Instructions to follow: Nothing but the lines from the one containing "export VERILOG_FILES = /design/src/rtl/trace_pkg.sv" through the one containing "export SYNTH_ARGS = -nofsm -noshare", both included, should be given again, each exactly as written below.
━━━ Supplied data ━━━
===== config.mk =====
export PLATFORM = sky130hd
export DESIGN_NAME = inst_trace_buffer
export DESIGN_NICKNAME = d
export VERILOG_FILES = /design/src/rtl/trace_pkg.sv /design/src/rtl/trace_fifo_mem.sv /design/src/rtl/inst_trace_buffer.sv
export SDC_FILE = /design/constraint.sdc
export NUM_CORES = 1
export LEC_CHECK = 0
export BUFFER_PORTS_ARGS = -buffer_cell sky130_fd_sc_hd__buf_2
export CAP_MARGIN = 0
export CORE_MARGIN = 5
export CORE_UTILIZATION = 55
export CTS_CLUSTER_SIZE = 12
export DETAILED_ROUTE_END_ITERATION = 12
export PLACE_DENSITY = 0.73
export SYNTH_ARGS = -nofsm -noshare
export SYNTH_HDL_FRONTEND = slang
export SYNTH_SLANG_ARGS = --single-unit

===== constraint.sdc =====
create_clock -name clk_in -period 18.5 [get_ports clk_in]
set_input_delay 0.925 -clock clk_in [delete_from_list [all_inputs] [get_ports clk_in]]
set_output_delay 0.925 -clock clk_in [all_outputs]
set_load 0.01 [all_outputs]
━━━
Exercise output:
export VERILOG_FILES = /design/src/rtl/trace_pkg.sv /design/src/rtl/trace_fifo_mem.sv /design/src/rtl/inst_trace_buffer.sv
export SDC_FILE = /design/constraint.sdc
export NUM_CORES = 1
export LEC_CHECK = 0
export BUFFER_PORTS_ARGS = -buffer_cell sky130_fd_sc_hd__buf_2
export CAP_MARGIN = 0
export CORE_MARGIN = 5
export CORE_UTILIZATION = 55
export CTS_CLUSTER_SIZE = 12
export DETAILED_ROUTE_END_ITERATION = 12
export PLACE_DENSITY = 0.73
export SYNTH_ARGS = -nofsm -noshare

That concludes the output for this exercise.